= 2014 FIFA World Cup qualification – CONCACAF first round =

Football tournament qualification stage

This page provides the summaries of the CONCACAF first round matches for 2014 FIFA World Cup qualification.

==Format==
In this round the ten lowest seeded teams were drawn into 5 home-and-away ties.

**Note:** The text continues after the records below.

**src/rtl/tmr_pkg.sv**
```systemverilog
package tmr_pkg;

    typedef struct packed {
        logic [2:0] clr;
        logic [1:0] edg;
        logic [2:0] psc;
    } tmr_ctl_t;

    typedef enum logic [2:0] {
        CK_NONE,
        CK_GA,
        CK_GB,
        CK_GC,
        CK_GD,
        CK_SYNC
    } clr_kind_e;

    typedef enum logic [1:0] {
        SRC_DIRECT,
        SRC_TAP,
        SRC_EXT
    } src_kind_e;

    typedef enum logic {
        SRC_LOW,
        SRC_HIGH
    } src_state_e;

    function automatic clr_kind_e clr_decode(input logic [2:0] code);
        clr_kind_e k;
        case (code)
            3'b001:         k = CK_GA;
            3'b010:         k = CK_GB;
            3'b101:         k = CK_GC;
            3'b110:         k = CK_GD;
            3'b011, 3'b111: k = CK_SYNC;
            default:        k = CK_NONE;
        endcase
        return k;
    endfunction

    function automatic src_kind_e src_decode(input logic [2:0] code);
        src_kind_e k;
        case (code)
            3'b000:  k = SRC_DIRECT;
            3'b100:  k = SRC_EXT;
            default: k = SRC_TAP;
        endcase
        return k;
    endfunction

endpackage

```
**src/rtl/tmr_prescaler.sv**
```systemverilog
module tmr_prescaler #(
    parameter int NTAP = 6
) (
    input  logic            clk,
    input  logic            rst_n,
    output logic [NTAP-1:0] wave
);
    localparam int PW = 2 * NTAP;

    logic [PW-1:0] div_q;

    always_ff @(posedge clk or negedge rst_n) begin
        if (!rst_n) begin
            div_q <= '0;
        end else begin
            div_q <= div_q + PW'(1);
        end
    end

    // Tap k is the divide-by-4^(k+1) square wave.
    generate
        for (genvar k = 0; k < NTAP; k++) begin : g_tap
            assign wave[k] = div_q[2*k+1];
        end
    endgenerate

endmodule

```
**src/rtl/tmr_ext_sync.sv**
```systemverilog
module tmr_ext_sync #(
    parameter int STAGES = 2
) (
    input  logic clk,
    input  logic rst_n,
    input  logic ext_in,
    output logic level
);
    logic [STAGES-1:0] sh_q;

    always_ff @(posedge clk or negedge rst_n) begin
        if (!rst_n) begin
            sh_q <= '0;
        end else begin
            sh_q <= {sh_q[STAGES-2:0], ext_in};
        end
    end

    assign level = sh_q[STAGES-1];

endmodule

```
**src/rtl/tmr_edge_fsm.sv**
```systemverilog
module tmr_edge_fsm
    import tmr_pkg::*;
(
    input  logic       clk,
    input  logic       rst_n,
    input  logic       lvl,
    input  logic       bypass,
    input  logic [1:0] edg,
    output logic       tick
);
    src_state_e state_q, state_d;
    logic       rise, fall;

    // State register
    always_ff @(posedge clk or negedge rst_n) begin
        if (!rst_n) begin
            state_q <= SRC_LOW;
        end else begin
            state_q <= state_d;
        end
    end

    // Next state and outputs
    always_comb begin
        rise    = 1'b0;
        fall    = 1'b0;
        state_d = state_q;
        unique case (state_q)
            SRC_LOW: begin
                if (lvl) begin
                    rise    = 1'b1;
                    state_d = SRC_HIGH;
                end
            end
            SRC_HIGH: begin
                if (!lvl) begin
                    fall    = 1'b1;
                    state_d = SRC_LOW;
                end
            end
        endcase
    end

    always_comb begin
        if (bypass) begin
            tick = 1'b1;
        end else if (edg[1]) begin
            tick = rise | fall;
        end else if (edg[0]) begin
            tick = fall;
        end else begin
            tick = rise;
        end
    end

    AST_RISE_SEES_HIGH: assert property (@(posedge clk) disable iff (!rst_n)
        (edg == 2'b00 && !bypass && tick) |-> lvl);
    AST_FALL_SEES_LOW: assert property (@(posedge clk) disable iff (!rst_n)
        (edg == 2'b01 && !bypass && tick) |-> !lvl);

endmodule

```
**src/rtl/tmr_clr_sel.sv**
```systemverilog
module tmr_clr_sel
    import tmr_pkg::*;
#(
    parameter int NGR = 4
) (
    input  logic           clk,
    input  logic           rst_n,
    input  logic [2:0]     clr_code,
    input  logic [NGR-1:0] cmp_evt,
    input  logic [1:0]     buf_mode_cd,
    input  logic           sync_en,
    input  logic           sync_in,
    output logic           own_clr,
    output logic           clr
);
    localparam int NBUF = 2;

    clr_kind_e      kind;
    logic [NGR-1:0] eff_evt;
    logic           link_clr;

    assign kind = clr_decode(clr_code);

    // Upper registers lose their event while acting as buffers.
    generate
        for (genvar g = 0; g < NGR; g++) begin : g_evt
            if (g >= NGR - NBUF) begin : g_buf
                assign eff_evt[g] = cmp_evt[g] & ~buf_mode_cd[g-(NGR-NBUF)];
            end else begin : g_plain
                assign eff_evt[g] = cmp_evt[g];
            end
        end
    endgenerate

    always_comb begin
        own_clr  = 1'b0;
        link_clr = 1'b0;
        unique case (kind)
            CK_NONE: ;
            CK_GA:   own_clr  = eff_evt[0];
            CK_GB:   own_clr  = eff_evt[1];
            CK_GC:   own_clr  = eff_evt[2];
            CK_GD:   own_clr  = eff_evt[3];
            CK_SYNC: link_clr = sync_en & sync_in;
        endcase
    end

    assign clr = own_clr | link_clr;

    AST_NONE_NEVER_CLEARS: assert property (@(posedge clk) disable iff (!rst_n)
        (clr_code[1:0] == 2'b00) |-> !clr);
    AST_BUF_C_BLOCKS: assert property (@(posedge clk) disable iff (!rst_n)
        (clr_code == 3'b101 && buf_mode_cd[0]) |-> !clr);
    AST_BUF_D_BLOCKS: assert property (@(posedge clk) disable iff (!rst_n)
        (clr_code == 3'b110 && buf_mode_cd[1]) |-> !clr);
    AST_SYNC_GATED: assert property (@(posedge clk) disable iff (!rst_n)
        (clr_code[1:0] == 2'b11 && !sync_en) |-> !clr);
    AST_LINK_NO_PULSE: assert property (@(posedge clk) disable iff (!rst_n)
        (clr_code[1:0] == 2'b11) |-> !own_clr);

endmodule

```
**src/rtl/tmr_chan.sv**
```systemverilog
module tmr_chan
    import tmr_pkg::*;
#(
    parameter int CNT_W      = 16,
    parameter int NTAP       = 6,
    parameter int EXT_STAGES = 2
) (
    input  logic             clk,
    input  logic             rst_n,
    input  logic             ctl_wr,
    input  logic [7:0]       ctl_wdata,
    output logic [7:0]       ctl_rdata,
    input  logic             ext_clk,
    input  logic [3:0]       cmp_evt,
    input  logic [1:0]       buf_mode_cd,
    input  logic             sync_en,
    input  logic             sync_clr_in,
    output logic             sync_clr_out,
    output logic [CNT_W-1:0] count
);
    localparam logic [CNT_W-1:0] CNT_MAX = '1;

    tmr_ctl_t        ctl_q;
    src_kind_e       src;
    logic [NTAP-1:0] wave;
    logic            ext_lvl;
    logic            sel_lvl;
    logic            tick;
    logic            own_clr;
    logic            clr_fire;
    logic [CNT_W-1:0] cnt_q;

    // Control register
    always_ff @(posedge clk or negedge rst_n) begin
        if (!rst_n) begin
            ctl_q <= '0;
        end else if (ctl_wr) begin
            ctl_q <= tmr_ctl_t'(ctl_wdata);
        end
    end
    assign ctl_rdata = ctl_q;

    tmr_prescaler #(.NTAP(NTAP)) u_psc (
        .clk   (clk),
        .rst_n (rst_n),
        .wave  (wave)
    );

    tmr_ext_sync #(.STAGES(EXT_STAGES)) u_ext (
        .clk    (clk),
        .rst_n  (rst_n),
        .ext_in (ext_clk),
        .level  (ext_lvl)
    );

    // Source select: the ordering of divided taps is not monotonic in code.
    assign src = src_decode(ctl_q.psc);

    always_comb begin
        case (ctl_q.psc)
            3'b001:  sel_lvl = wave[0];
            3'b010:  sel_lvl = wave[1];
            3'b011:  sel_lvl = wave[2];
            3'b110:  sel_lvl = wave[3];
            3'b101:  sel_lvl = wave[4];
            3'b111:  sel_lvl = wave[5];
            3'b100:  sel_lvl = ext_lvl;
            default: sel_lvl = 1'b0;
        endcase
    end

    tmr_edge_fsm u_edge (
        .clk    (clk),
        .rst_n  (rst_n),
        .lvl    (sel_lvl),
        .bypass (src == SRC_DIRECT),
        .edg    (ctl_q.edg),
        .tick   (tick)
    );

    tmr_clr_sel #(.NGR(4)) u_clr (
        .clk         (clk),
        .rst_n       (rst_n),
        .clr_code    (ctl_q.clr),
        .cmp_evt     (cmp_evt),
        .buf_mode_cd (buf_mode_cd),
        .sync_en     (sync_en),
        .sync_in     (sync_clr_in),
        .own_clr     (own_clr),
        .clr         (clr_fire)
    );

    // Counter: clear outranks count
    always_ff @(posedge clk or negedge rst_n) begin
        if (!rst_n) begin
            cnt_q <= '0;
        end else if (clr_fire) begin
            cnt_q <= '0;
        end else if (tick) begin
            cnt_q <= cnt_q + CNT_W'(1);
        end
    end

    assign count        = cnt_q;
    assign sync_clr_out = own_clr;

    AST_CLEAR_WINS: assert property (@(posedge clk) disable iff (!rst_n)
        clr_fire |=> (cnt_q == '0));
    AST_WRAP_TO_ZERO: assert property (@(posedge clk) disable iff (!rst_n)
        (cnt_q == CNT_MAX && tick && !clr_fire) |=> (cnt_q == '0));
    AST_STEP_OR_ZERO: assert property (@(posedge clk) disable iff (!rst_n)
        !$stable(cnt_q) |-> (cnt_q == '0 || cnt_q == CNT_W'($past(cnt_q) + CNT_W'(1))));
    AST_DIRECT_EVERY_CLK: assert property (@(posedge clk) disable iff (!rst_n)
        (ctl_q.psc == 3'b000 && !clr_fire) |=> (cnt_q == CNT_W'($past(cnt_q) + CNT_W'(1))));
    AST_PULSE_MEANS_CLEAR: assert property (@(posedge clk) disable iff (!rst_n)
        sync_clr_out |=> (cnt_q == '0));
    AST_EXT_AT_MOST_ONE: assert property (@(posedge clk) disable iff (!rst_n)
        (ctl_q.psc == 3'b100 && !clr_fire) |=> (cnt_q == $past(cnt_q) || cnt_q == CNT_W'($past(cnt_q) + CNT_W'(1))));

endmodule

```
**config.mk**
```make
export PLATFORM = sky130hd
export DESIGN_NAME = tmr_chan
export DESIGN_NICKNAME = d
export VERILOG_FILES = /design/src/rtl/tmr_pkg.sv /design/src/rtl/tmr_prescaler.sv /design/src/rtl/tmr_ext_sync.sv /design/src/rtl/tmr_edge_fsm.sv /design/src/rtl/tmr_clr_sel.sv /design/src/rtl/tmr_chan.sv
export SDC_FILE = /design/constraint.sdc
export NUM_CORES = 1
export LEC_CHECK = 0
export BUFFER_PORTS_ARGS = -buffer_cell sky130_fd_sc_hd__buf_2
export CORE_ASPECT_RATIO = 1.75
export CORE_UTILIZATION = 47
export DETAILED_ROUTE_END_ITERATION = 10
export PLACE_DENSITY = 0.76
export SETUP_SLACK_MARGIN = 0.5
export SYNTH_ARGS = -nofsm -noshare
export SYNTH_HDL_FRONTEND = slang
export SYNTH_SLANG_ARGS = --single-unit
```
**constraint.sdc**
```tcl
create_clock -name clk -period 2.3 [get_ports clk]
set_input_delay 0 -clock clk [delete_from_list [all_inputs] [get_ports clk]]
set_output_delay 0 -clock clk [all_outputs]
set_load 0.005 [all_outputs]
```
==> Word level (Yosys, flattened, before mapping) <==
Cells that the tools add are included.
{ "totals": {"ff_bits": 39, "input_bits": 20, "output_inout_bits": 25, "wordCells": 52} }
{ "op_classes": {"add_sub_neg": 2, "eq_ne": 18, "mux": 14, "bitwise_logic": 7, "reduce_logical": 4} }
{ "op_table": {"columns": ["operator", "n"], "rows": [
  ["2-to-1 mux 16 bit", 2],
  ["== test 3 bit (second input constant)", 9],
  ["== test 3 x 2 -> 1 bit (second input constant)", 6],
  ["adder 16 x 1 -> 16 bit (second input constant)", 1],
  ["one-hot mux 3 bit (5 select lines)", 1],
  ["adder 12 x 1 -> 12 bit (second input constant)", 1],
  ["== test 3 x 1 -> 1 bit (second input constant)", 3],
  ["2-to-1 mux 1 bit", 8],
  ["one-hot mux 1 bit (7 select lines)", 1],
  ["one-hot mux 1 bit (4 select lines)", 1],
  ["one-hot mux 2 bit (2 select lines)", 1],
  ["bitwise AND 1 bit", 3],
  ["logical NOT 3 bit", 1],
  ["logical NOT 2 bit", 1],
  ["inverter 1 bit", 2],
  ["OR 1 bit", 2],
  ["nonzero test 2 bit", 1],
  ["OR reduction 2 bit", 1]
]} }

==> Longest topological paths before layout <==
Gate-level depths: netlist of the first run.
{ "depth": {"word_depth": 9, "ltp_mapped": 11, "ltp_nobuf": 9} }

==> Cells and area by module <==
From an unflattened synthesis of the first run, not the netlist that was laid out.
{ "hier_totals": {"hier_cells": 173, "area_unflattened_um2": 1973.1} }
{ "modules_own_cells": {"columns": ["mod", "instances", "cells_each", "area_each_um2", "seq_area_each_um2"], "rows": [
  ["tmr_chan", 1, 104, 1202.4, 600.6],
  ["tmr_prescaler", 1, 47, 560.5, 300.3],
  ["tmr_edge_fsm", 1, 9, 83.8, 25.0],
  ["tmr_clr_sel", 1, 11, 76.3, 0.0],
  ["tmr_ext_sync", 1, 2, 50.0, 50.0]
]} }

==> Worst setup path before layout of the first run <==
Ideal clock, no wire load.
{ "synth_path": {"path_kind": "register to register", "start": "register ctl_q (netlist bit ctl_rdata[1])", "end": "register cnt_q[1], in the netlist count[1]", "arrival_ns": 2.310, "setup_slack_ns": -0.142, "stages_incl_launch_ff": 11, "period_less_slack_ns": 2.442, "cell_sequence": "dfrtp_1 -> mux4_2 -> a21oi_1 -> inv_1 -> ha_1 -> mux2i_1 -> o211a_2 -> buf_6 -> clkbuf_1 -> mux2i_1 -> nor2_1"} }
{ "synth_between": {"elab_chain_len": 8} }
{ "synth_rtl": {"columns": ["item", "line", "source"], "rows": [
  ["start: declaration", "tmr_chan.sv:23", "tmr_ctl_t ctl_q;"],
  ["start signal: assignment", "tmr_chan.sv:38", "ctl_q <= tmr_ctl_t'(ctl_wdata);"],
  ["== test 3 bit (tied with other cells)", "tmr_chan.sv:60", "case (ctl_q.psc)"],
  ["one-hot mux 1 bit (7 select lines) *", "tmr_chan.sv:60", null],
  ["via sel_lvl", "tmr_chan.sv:27", "logic sel_lvl;"],
  ["2-to-1 mux 1 bit, on equally long branches", "tmr_edge_fsm.sv:30, tmr_edge_fsm.sv:36", null],
  ["2-to-1 mux 1 bit", "tmr_edge_fsm.sv:28", "unique case (state_q)"],
  ["2-to-1 mux 1 bit / OR 1 bit (equally long branches)", "tmr_edge_fsm.sv:49, tmr_edge_fsm.sv:48", null],
  ["2-to-1 mux 1 bit *", "tmr_edge_fsm.sv:47", "end else if (edg[1]) begin"],
  ["2-to-1 mux 1 bit *", "tmr_edge_fsm.sv:45", "if (bypass) begin"],
  ["nonzero test 2 bit (no line) *", null, null],
  ["end signal: assignment", "tmr_chan.sv:100", "cnt_q <= cnt_q + CNT_W'(1);"],
  ["end: declaration", "tmr_chan.sv:31", "logic [CNT_W-1:0] cnt_q;"]
]} }
Mark *: on every way through the listed nets, which the timed path passes. The rest lies on a longest branch.
A chain may end at the register's enable or synchronous reset.

==> Worst setup path in the final report of the first run <==
{ "layout_path": {"start": "register ctl_q (netlist bit ctl_rdata[1])", "end": "register cnt_q[9], in the netlist count[9]"} }
{ "layout_between": {"elab_chain_len": 8} }
{ "layout_rtl": {"columns": ["item", "line"], "rows": [
  ["== test 3 bit (tied with other cells)", "tmr_pkg.sv:44, tmr_chan.sv:60"],
  ["one-hot mux 1 bit (7 select lines)", "tmr_chan.sv:60"],
  ["2-to-1 mux 1 bit, on equally long branches", "tmr_edge_fsm.sv:30, tmr_edge_fsm.sv:36"],
  ["2-to-1 mux 1 bit", "tmr_edge_fsm.sv:28"],
  ["2-to-1 mux 1 bit / OR 1 bit (equally long branches)", "tmr_edge_fsm.sv:49, tmr_edge_fsm.sv:48"],
  ["2-to-1 mux 1 bit", "tmr_edge_fsm.sv:47"],
  ["2-to-1 mux 1 bit *", "tmr_edge_fsm.sv:45"],
  ["nonzero test 2 bit (no line) *", null]
]} }
Every way passes the cells marked *; elsewhere a longest branch is shown, timed or not.

==> flow_summary.yaml, run 1 <==
outcome:
  status: "finished, violations left"
  failed_checks: "negative setup slack"
job:
  drv_cap: 0
final_layout:
  area_delta_synth_final_pct: 35.6
  nets: 257
  antennaDiodeCount: 0
  fillCellCount: 302
  seq_area_um2: 976
  drive_above_1_share_pct: 35.9
  multi_input_comb_area_um2: 947
sta:
  max_slew_margin_pct: 5.91
  max_slew.worst_pin.slew_ps: 1410
  slew_violations: 0
  finalHoldWorstSlack_ps: 141
  setup-violations-final: 11
  rsz0062_at_grt: "yes"
  finClkSkew_ps: 11.6
  setup_slack_ps: -95.6
  fin_crit_ps: 2400
  period_share_pct: 104
  tns_ps: -446
  finalHoldViolCount: 0
  fmax_ghz: 0.417
logic_synthesis:
  syn-mean-instance-area_um2: 10.8
  synth-seq-cells: 39
  synthFlopType: "dfrtp_1"
  ys_warn_count: 0
  ys_types: 31
  synth-seq-area-share_pct: 53.1
  async_reset_ff_share_pct: 100
  synthCells: 170
  synth_edf_count: 0
  synth.net_count: 194
  syn-cell-area_um2: 1840
routing:
  drtIter0Drc: 30
  wl_met1_um: 1550
  wl_met2_um: 2470
  vias_per_cell: 5.71
  vias: 1600
  wl_um: 4390
  remaining_drc_errors: 0
  drt-pass1-iter-count: 4
  postRouteAntennaNets: 0
  met3_length_um: 198
  routedWlPerCell_um: 15.7
  topRoutingLayerUsed: "met4"
clock_network:
  root_buffer: "clkbuf_8"
  h-tree-depth: 2
  numCtsBuffers: 5
  cts_tree: "built"
  cts.sinks: 39
  clockBufferDepth: 2
  path_clk_slew_ps: 80
  worst_skew_pair.late_latency_ps: 300
pwr:
  p_leak_uw: 0.00112
  peakVddDrop_uv: 651
  p_per_area_nw_per_um2: 681
grt:
  track_usage_pct: 23.7
  grt-ovfl-total: 0
  antenna_found_initial: 0
  grt_pass1_wl_um: 7420
  grt_max_degree: 40
  first_global_vias: 1630
floorplanning:
  core_um2: 3660
  start_util_pct: 50.1
  die_area_um2: 4170
  rows: 29
  dieWidth_um: 49.3
  die_y_um: 84.7
  io_pins: 45
worst_setup_path:
  startpoint_type: "flip-flop"
  path_max_fanout: 6
  setup.worst_path.class: "reg2reg"
  cp_data_arrival_time_ps: 2610
  critPathCaptureType: "flip-flop"
  cp.required_ps: 2510
place:
  dp_hpwl_um: 2780
  place.gp.congestion: 0.723
  portBuffers: 44
hold_path:
  min_path_type: "in2reg"
[repair_timing]
item,in CTS,in global routing
buffers inserted,0,1
pin swaps,6,11
hold endpoints to repair,48,0
hold buffers,10,0
gates resized for setup,12,10
cloned,2,0
endpoints found under the setup margin,16,16
[metrics by stage]
step                instances  utilization [%]  cell area [um2]  total power (uW)  setup slack (ps)
global placement          259             58.4             2140              1010             -26.1
detailed placement        259             58.4             2140              1020              -104
finish                    280             67.9             2490              1690             -95.6
global route              280             67.9             2490              1770              -204
floorplan                 170                -             1860               927             -58.7
CTS                       279             66.5             2440              1680             -63.0
[cell families after synthesis]
group	share of synthesized area, %
simple gates	16.8
flops	53.1
compound gates	11.9
mux	7.77
xor+xnor	5.25
buf+inv	2.45
fa+ha+maj	2.72
[cell usage in the layout, fill, tap and decap left out, types with 2 or more instances in the layout]
master	synthesis	layout
o21ai_0	7	2
nor2_1	6	6
or4_1	7	5
and4_1	2	2
a21oi_1	18	15
or3_1	8	8
nand3_1	8	8
mux2_2	8	8
xnor2_1	6	6
nand4_1	4	4
and3_1	2	2
buf_2	0	44
buf_6	1	3
dlygate4sd3_1	0	10
dfrtp_1	39	39
and2_1	2	2
clkbuf_8	0	6
nand2_1	15	15
o21ai_1	0	5
or4_4	0	2
xor2_1	5	4
ha_4	0	2
mux2i_1	3	2
buf_4	0	3
o211a_4	0	3
a21oi_2	0	2
o31ai_1	7	6
ha_1	4	2
inv_1	4	3
[area by class of cell]
type	instances	share of cell area (%)
Sequential cell	39	39.2
Multi-Input combinational cell	123	38.0
Clock buffer	6	3.32
Timing Repair Buffer	60	15.1
Inverter	4	0.603
Clock inverter	2	1.41
Tap cell	46	2.31
[layer usage]
metal	global-route usage (%)	vias to the layer above
met2	41.3	56
met5	0	-
li1	-	755
met4	13.6	0
met1	25.9	775
met3	4.71	14
[worst paths after layout]
path                                           from                        to  slack, ps  depth (start not counted)
hold reg to reg             u_ext.sh_q[0]$_DFF_PN0_   u_ext.sh_q[1]$_DFF_PN0_        360                          0
hold / removal                               ctl_wr  ctl_rdata[0]$_DFFE_PN0P_        140                          2
min in group asynchronous                     rst_n      count[4]$_DFFE_PN0P_        350                          2
max in group asynchronous                     rst_n      count[8]$_DFFE_PN0P_       1400                          2
setup / recovery           ctl_rdata[1]$_DFFE_PN0P_      count[9]$_DFFE_PN0P_       -100                          7
setup reg to reg           ctl_rdata[1]$_DFFE_PN0P_      count[9]$_DFFE_PN0P_       -100                          7
[registers in the layout (all words and copies together) (netlist names)]
signal and flops:
ctl_rdata 8, count 16, u_psc.div_q 12, u_edge.state_q 1, u_ext.sh_q 2
[synth_stat cells (5+ instances only)]
| library cell | n | share of area [%] |
|---|---|---|
| nand2_1 | 15 | 3.1 |
| mux2_2 | 8 | 4.9 |
| or4_1 | 7 | 2.9 |
| xnor2_1 | 6 | 2.9 |
| o21ai_0 | 7 | 1.9 |
| a21oi_1 | 18 | 4.9 |
| or3_1 | 8 | 2.7 |
| nand3_1 | 8 | 2.2 |
| nor2_1 | 6 | 1.2 |
| xor2_1 | 5 | 2.4 |
| o31ai_1 | 7 | 2.9 |
| dfrtp_1 | 39 | 53 |
[power breakdown]
group | switching [uW] | total, uW | leakage (uW) | internal [uW]
Clock | 245 | 596 | 0.0000612 | 351
Sequential | 54.2 | 775 | 0.000505 | 720
Combinational | 159 | 324 | 0.000550 | 165
Total | 459 | 1690 | 0.00112 | 1240
[critical path, cell delays in order (launching register included)]
cell and delay [ps]:
dfrtp_1 410, mux4_2 550, a21oi_4 180, ha_4 220
nand2b_4 160, o211a_4 170, or4_4 480, a21oi_2 160
(Power assumes the default switching activity.)
==> run 2: changes to the inputs <==
Settings changed: CORE_UTILIZATION 47 to 56, PLACE_DENSITY 0.76 to 0.85.
Clock period 2.3 ns to 3 ns, I/O delays scaled along.
==> run 2 against run 1 <==
  * The flow now finishes without violations
  * Combinational power decreased by 34%
  * Setup slack improved by 720 ps
  * Fmax increased by 0.98%
  * Global-route usage increased by 0.88 points
  * Sequential power decreased by 24%
  * Critical path depth increased by 1
  * Routed wire length decreased by 7.0%
  * Utilization increased by 7.0 points
  * Clock-buffer cell count unchanged
  * Clock power decreased by 46%
  * Total power decreased by 34%
  * Flip-flop and latch count unchanged
  * Critical endpoint is now count[6]$_DFFE_PN0P_
  * Largest cell class unchanged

The matches were scheduled to be held prior to the main draw for the 2014 FIFA World Cup. Originally, the first legs were scheduled for 3 June 2011 and the second legs on 7 June. However, the matches were postponed to scattered days in June and July, between 15 June and 17 July. The five winners advanced to the second round of the CONCACAF qualifiers.

==Participating teams==
- BLZ
- DOM
- VGB
- LCA
- TCA
- BAH
- ARU
- VIR
- AIA
- MSR

==Results==

15 June 2011
MSR 2-5 BLZ
  MSR: Hodgson 44', 86'
  BLZ: McCaulay 24', 75', 83', Róches 50', Kuylen 53'
17 July 2011
BLZ 3-1 MSR
  BLZ: Jiménez 23', McCaulay 59', Méndez 61'
  MSR: Hodgson 58'
Belize won 8–3 on aggregate and advanced to the second round.
----
8 July 2011
AIA 0-2 DOM
  DOM: Peralta 7', Faña 42'
10 July 2011
DOM 4-0 AIA
  DOM: Navarro 18', 42', Sánchez 27', Faña 58'
Dominican Republic won 6–0 on aggregate and advances to the second round.
----
3 July 2011
VIR 2-0 VGB
  VIR: Lesmond 7', Klopp 57'
10 July 2011
VGB 1-2 VIR
  VGB: Peters 38'
  VIR: Thomas 2', Klopp
U.S. Virgin Islands won 4–1 on aggregate and advanced to the second round.
----
8 July 2011
ARU 4-2 LCA
  ARU: Santos de Gouveia 13', Escalona 48', Gomez 76', D. Abdul 85'
  LCA: Edward 20', Valcin 46'
12 July 2011
LCA 4-2 ARU
  LCA: J. Joseph 14', 29', 71', Frederick 74'
  ARU: Gomez 44', Barradas 76'
6–6 on aggregate. Saint Lucia won the penalty shoot-out 5–4 and advanced to the second round.
----
2 July 2011
TCA 0-4 BAH
  BAH: Jean 32', 61', Hepple 36' (pen.), Louis
9 July 2011
BAH 6-0 TCA
  BAH: Gibson 4', St. Fleur 17', 64', 73', 84', 90'
Bahamas won 10–0 on aggregate and advanced to the second round.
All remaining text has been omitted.